Data for this exercise =>
>>>

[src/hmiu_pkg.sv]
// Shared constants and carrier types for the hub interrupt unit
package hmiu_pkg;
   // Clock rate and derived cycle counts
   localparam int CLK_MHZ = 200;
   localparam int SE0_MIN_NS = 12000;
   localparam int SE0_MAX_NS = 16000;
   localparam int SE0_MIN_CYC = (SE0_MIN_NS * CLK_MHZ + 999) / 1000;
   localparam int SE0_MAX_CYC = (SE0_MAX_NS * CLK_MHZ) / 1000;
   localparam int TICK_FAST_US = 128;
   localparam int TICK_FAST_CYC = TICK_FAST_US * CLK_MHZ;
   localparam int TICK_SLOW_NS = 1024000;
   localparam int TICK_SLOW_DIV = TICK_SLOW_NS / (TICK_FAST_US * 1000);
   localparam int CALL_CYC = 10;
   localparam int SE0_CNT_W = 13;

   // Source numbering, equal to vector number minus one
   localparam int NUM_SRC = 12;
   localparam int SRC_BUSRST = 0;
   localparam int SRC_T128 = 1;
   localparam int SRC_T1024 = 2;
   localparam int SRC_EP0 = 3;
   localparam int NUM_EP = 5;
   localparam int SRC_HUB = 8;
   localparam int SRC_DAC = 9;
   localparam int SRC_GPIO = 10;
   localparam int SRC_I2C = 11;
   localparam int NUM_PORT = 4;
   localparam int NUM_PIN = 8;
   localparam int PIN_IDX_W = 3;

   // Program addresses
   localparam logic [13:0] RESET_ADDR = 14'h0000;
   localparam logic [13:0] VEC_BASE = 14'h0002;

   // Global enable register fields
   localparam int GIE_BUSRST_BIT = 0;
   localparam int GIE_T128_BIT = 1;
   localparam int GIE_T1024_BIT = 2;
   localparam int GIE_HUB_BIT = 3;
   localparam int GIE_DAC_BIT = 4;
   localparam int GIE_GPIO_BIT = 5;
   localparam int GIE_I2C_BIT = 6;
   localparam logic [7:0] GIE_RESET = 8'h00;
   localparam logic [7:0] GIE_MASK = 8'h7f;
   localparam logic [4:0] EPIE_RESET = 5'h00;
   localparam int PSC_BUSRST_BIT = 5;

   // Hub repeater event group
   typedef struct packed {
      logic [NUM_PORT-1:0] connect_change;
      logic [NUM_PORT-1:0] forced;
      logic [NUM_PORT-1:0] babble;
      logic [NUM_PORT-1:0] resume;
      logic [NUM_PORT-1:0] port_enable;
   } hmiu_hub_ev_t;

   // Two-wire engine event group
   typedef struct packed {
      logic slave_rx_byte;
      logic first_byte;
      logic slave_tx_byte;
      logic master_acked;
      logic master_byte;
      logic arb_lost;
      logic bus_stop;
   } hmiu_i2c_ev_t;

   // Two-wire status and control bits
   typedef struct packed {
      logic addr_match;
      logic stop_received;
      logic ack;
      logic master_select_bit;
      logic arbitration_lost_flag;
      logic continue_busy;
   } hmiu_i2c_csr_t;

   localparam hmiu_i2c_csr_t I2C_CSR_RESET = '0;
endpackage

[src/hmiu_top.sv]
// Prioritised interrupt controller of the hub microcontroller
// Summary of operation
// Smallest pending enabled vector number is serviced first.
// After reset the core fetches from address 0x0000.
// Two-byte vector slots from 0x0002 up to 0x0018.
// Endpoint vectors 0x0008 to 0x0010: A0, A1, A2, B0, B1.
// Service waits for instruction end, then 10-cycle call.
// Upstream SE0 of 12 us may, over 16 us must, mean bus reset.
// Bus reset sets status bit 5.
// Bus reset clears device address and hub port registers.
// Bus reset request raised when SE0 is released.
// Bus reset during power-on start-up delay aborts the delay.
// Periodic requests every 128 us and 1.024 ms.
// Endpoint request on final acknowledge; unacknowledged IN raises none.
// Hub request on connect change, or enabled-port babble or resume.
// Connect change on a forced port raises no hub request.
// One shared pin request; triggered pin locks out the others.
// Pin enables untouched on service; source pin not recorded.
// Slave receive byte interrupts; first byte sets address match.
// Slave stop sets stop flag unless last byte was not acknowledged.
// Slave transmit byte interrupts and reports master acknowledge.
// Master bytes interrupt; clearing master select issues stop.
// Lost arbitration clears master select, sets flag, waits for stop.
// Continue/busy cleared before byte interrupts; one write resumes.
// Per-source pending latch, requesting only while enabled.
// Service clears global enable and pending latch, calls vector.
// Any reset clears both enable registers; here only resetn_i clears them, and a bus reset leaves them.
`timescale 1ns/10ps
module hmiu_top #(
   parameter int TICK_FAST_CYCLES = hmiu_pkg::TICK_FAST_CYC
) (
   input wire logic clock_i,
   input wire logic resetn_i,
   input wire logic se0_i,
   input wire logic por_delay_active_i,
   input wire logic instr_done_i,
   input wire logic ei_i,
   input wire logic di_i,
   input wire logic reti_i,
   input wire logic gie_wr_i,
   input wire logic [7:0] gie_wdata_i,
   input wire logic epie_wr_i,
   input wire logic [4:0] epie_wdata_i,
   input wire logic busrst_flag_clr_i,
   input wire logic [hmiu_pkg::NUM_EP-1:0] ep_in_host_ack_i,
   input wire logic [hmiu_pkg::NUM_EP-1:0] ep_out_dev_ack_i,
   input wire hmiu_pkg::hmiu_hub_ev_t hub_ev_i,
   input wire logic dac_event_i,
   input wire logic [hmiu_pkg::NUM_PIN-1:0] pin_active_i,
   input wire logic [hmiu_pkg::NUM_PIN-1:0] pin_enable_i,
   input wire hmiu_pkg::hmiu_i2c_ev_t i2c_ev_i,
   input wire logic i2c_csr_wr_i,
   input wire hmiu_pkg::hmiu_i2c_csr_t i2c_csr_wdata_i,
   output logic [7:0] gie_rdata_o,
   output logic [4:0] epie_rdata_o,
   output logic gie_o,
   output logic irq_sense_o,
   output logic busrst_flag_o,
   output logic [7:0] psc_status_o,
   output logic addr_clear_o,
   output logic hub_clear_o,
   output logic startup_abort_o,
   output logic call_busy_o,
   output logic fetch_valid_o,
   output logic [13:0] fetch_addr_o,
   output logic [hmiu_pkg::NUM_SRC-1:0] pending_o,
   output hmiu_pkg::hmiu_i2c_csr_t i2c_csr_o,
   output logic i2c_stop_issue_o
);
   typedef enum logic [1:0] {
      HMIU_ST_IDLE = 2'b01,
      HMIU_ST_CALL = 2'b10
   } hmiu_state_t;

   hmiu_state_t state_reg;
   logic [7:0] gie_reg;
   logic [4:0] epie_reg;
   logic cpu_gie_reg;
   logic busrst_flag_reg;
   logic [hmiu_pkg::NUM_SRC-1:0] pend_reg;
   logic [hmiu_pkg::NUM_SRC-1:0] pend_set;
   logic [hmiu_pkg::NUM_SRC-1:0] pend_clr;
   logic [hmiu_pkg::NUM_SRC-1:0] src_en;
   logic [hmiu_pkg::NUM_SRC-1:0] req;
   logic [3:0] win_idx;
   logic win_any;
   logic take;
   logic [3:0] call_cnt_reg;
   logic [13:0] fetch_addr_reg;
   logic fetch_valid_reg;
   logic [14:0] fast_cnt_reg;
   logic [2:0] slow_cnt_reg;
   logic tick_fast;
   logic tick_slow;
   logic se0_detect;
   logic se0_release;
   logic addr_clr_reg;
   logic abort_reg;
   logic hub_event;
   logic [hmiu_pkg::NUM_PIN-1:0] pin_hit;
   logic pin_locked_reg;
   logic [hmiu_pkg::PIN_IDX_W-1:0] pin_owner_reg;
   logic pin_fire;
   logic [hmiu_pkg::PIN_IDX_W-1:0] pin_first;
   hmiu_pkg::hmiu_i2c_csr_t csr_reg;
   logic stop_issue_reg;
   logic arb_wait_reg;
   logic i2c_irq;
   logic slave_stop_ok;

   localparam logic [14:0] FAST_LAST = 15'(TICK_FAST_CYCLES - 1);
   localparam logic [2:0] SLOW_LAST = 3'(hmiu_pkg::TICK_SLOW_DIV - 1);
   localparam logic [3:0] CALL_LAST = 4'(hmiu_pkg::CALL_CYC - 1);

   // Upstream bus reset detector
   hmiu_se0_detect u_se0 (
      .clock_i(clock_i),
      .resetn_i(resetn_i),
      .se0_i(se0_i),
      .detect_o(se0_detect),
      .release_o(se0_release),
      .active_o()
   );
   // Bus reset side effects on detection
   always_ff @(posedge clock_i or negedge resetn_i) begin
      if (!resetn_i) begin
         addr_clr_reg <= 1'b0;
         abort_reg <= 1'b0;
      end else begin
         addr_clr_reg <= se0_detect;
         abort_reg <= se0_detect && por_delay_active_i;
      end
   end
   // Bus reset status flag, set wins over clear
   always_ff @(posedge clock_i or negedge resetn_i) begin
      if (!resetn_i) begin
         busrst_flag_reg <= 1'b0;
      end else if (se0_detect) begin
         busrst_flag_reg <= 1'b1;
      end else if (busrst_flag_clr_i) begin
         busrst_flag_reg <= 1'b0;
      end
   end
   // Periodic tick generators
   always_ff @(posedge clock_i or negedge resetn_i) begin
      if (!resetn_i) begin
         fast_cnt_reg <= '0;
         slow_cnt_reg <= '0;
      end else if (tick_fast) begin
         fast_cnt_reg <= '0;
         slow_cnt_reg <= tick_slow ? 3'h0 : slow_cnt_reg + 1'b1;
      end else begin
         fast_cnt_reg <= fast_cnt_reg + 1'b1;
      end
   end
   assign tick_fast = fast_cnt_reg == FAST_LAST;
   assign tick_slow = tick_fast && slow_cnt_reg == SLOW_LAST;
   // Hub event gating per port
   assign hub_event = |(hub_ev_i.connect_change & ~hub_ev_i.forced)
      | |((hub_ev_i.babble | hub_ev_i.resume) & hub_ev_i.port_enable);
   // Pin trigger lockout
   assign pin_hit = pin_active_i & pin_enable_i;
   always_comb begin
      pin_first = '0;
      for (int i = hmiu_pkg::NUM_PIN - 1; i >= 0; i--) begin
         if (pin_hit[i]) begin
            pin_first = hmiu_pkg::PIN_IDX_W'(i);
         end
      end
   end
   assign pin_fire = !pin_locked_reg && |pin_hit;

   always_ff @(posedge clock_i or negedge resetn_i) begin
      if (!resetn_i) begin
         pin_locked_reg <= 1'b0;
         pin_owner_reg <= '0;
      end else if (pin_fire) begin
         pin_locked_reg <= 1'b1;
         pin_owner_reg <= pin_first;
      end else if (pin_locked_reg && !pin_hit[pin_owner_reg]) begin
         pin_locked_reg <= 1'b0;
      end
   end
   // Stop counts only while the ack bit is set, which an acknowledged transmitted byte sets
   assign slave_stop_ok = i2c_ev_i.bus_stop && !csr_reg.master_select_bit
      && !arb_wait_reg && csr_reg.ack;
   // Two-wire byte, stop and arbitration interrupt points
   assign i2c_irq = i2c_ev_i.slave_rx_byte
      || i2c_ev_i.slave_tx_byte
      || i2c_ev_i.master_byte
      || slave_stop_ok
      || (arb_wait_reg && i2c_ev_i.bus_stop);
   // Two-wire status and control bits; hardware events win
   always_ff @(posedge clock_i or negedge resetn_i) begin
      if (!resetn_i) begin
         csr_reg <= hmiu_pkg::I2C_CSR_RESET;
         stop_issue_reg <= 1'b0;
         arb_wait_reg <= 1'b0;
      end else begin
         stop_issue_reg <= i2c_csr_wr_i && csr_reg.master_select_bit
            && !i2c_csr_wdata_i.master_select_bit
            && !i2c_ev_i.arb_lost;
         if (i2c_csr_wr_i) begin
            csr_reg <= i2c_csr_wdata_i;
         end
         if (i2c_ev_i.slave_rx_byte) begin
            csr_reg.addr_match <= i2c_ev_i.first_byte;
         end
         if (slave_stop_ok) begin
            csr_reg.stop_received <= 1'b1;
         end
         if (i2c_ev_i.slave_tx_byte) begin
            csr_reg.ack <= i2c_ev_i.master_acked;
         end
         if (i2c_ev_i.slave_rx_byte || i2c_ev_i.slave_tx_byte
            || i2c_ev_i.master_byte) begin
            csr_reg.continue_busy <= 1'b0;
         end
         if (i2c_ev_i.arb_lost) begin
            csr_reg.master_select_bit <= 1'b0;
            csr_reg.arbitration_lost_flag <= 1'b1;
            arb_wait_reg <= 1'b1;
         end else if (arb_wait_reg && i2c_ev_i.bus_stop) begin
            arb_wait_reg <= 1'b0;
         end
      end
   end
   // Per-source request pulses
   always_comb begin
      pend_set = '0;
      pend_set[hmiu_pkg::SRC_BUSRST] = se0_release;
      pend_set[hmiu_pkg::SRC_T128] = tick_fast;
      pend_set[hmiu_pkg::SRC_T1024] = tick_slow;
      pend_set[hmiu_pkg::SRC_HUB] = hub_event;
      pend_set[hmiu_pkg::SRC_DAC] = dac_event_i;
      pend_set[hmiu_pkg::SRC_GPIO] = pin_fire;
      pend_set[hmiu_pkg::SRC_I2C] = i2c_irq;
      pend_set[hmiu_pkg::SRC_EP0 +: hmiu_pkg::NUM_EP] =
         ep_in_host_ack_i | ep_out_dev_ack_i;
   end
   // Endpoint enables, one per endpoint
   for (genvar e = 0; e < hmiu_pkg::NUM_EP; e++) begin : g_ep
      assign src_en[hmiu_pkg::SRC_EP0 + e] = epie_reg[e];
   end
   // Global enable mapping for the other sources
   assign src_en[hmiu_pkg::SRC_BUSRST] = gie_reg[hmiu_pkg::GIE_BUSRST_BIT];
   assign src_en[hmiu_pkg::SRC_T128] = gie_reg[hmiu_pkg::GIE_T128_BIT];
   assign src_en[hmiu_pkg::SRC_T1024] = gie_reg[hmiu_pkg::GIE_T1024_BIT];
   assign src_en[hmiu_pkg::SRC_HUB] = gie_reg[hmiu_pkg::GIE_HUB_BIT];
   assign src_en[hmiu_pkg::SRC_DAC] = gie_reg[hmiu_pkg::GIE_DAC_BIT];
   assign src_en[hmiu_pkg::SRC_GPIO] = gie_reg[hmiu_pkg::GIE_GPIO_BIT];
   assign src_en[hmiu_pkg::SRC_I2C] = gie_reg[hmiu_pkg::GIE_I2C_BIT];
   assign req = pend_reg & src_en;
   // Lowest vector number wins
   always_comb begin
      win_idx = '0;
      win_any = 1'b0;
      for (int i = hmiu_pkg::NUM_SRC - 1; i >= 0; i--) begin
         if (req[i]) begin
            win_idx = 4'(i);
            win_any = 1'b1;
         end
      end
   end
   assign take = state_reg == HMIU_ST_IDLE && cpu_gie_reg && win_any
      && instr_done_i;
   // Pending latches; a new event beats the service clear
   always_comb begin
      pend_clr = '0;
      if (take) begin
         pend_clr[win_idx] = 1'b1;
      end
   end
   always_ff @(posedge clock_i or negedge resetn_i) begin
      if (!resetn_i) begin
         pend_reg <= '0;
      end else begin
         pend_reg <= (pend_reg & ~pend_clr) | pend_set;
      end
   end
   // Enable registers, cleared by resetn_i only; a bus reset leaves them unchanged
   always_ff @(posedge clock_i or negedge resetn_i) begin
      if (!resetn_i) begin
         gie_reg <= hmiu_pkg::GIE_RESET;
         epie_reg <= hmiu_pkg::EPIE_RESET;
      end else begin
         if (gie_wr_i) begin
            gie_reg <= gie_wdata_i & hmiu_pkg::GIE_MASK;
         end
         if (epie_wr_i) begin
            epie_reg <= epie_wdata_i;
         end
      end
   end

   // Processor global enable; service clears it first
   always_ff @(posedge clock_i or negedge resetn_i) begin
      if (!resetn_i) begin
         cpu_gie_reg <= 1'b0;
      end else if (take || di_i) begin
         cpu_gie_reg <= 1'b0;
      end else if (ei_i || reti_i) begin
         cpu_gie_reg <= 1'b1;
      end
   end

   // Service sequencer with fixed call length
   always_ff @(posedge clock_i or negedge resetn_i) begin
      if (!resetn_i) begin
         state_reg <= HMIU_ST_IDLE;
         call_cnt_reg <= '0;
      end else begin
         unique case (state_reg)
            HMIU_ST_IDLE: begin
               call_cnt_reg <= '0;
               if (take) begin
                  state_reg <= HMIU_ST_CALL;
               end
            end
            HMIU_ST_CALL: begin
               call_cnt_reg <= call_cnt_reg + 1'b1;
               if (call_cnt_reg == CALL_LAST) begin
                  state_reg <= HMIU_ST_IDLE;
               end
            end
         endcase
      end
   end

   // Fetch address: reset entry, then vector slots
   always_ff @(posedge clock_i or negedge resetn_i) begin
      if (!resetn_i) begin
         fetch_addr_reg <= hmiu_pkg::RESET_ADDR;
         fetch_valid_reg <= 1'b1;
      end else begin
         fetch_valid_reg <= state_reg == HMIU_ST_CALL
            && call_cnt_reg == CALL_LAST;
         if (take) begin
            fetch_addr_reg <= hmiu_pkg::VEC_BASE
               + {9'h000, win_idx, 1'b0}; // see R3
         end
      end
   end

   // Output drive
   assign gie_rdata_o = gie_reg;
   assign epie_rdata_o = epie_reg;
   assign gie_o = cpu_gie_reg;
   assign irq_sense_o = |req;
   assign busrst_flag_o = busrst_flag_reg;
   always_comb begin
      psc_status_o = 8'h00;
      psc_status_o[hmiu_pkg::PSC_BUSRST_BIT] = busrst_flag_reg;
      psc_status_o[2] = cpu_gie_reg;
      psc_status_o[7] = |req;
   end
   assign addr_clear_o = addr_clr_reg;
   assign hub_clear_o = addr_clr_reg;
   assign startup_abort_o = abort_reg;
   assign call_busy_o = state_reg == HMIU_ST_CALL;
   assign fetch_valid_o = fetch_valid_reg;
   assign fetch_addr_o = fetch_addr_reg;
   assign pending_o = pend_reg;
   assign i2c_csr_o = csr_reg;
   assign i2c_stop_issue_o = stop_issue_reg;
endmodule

<<<

Look through the lines above and collect those with the word "take".

Result of the exercise =>
   logic take;
   assign take = state_reg == HMIU_ST_IDLE && cpu_gie_reg && win_any
      if (take) begin
      end else if (take || di_i) begin
               if (take) begin
         if (take) begin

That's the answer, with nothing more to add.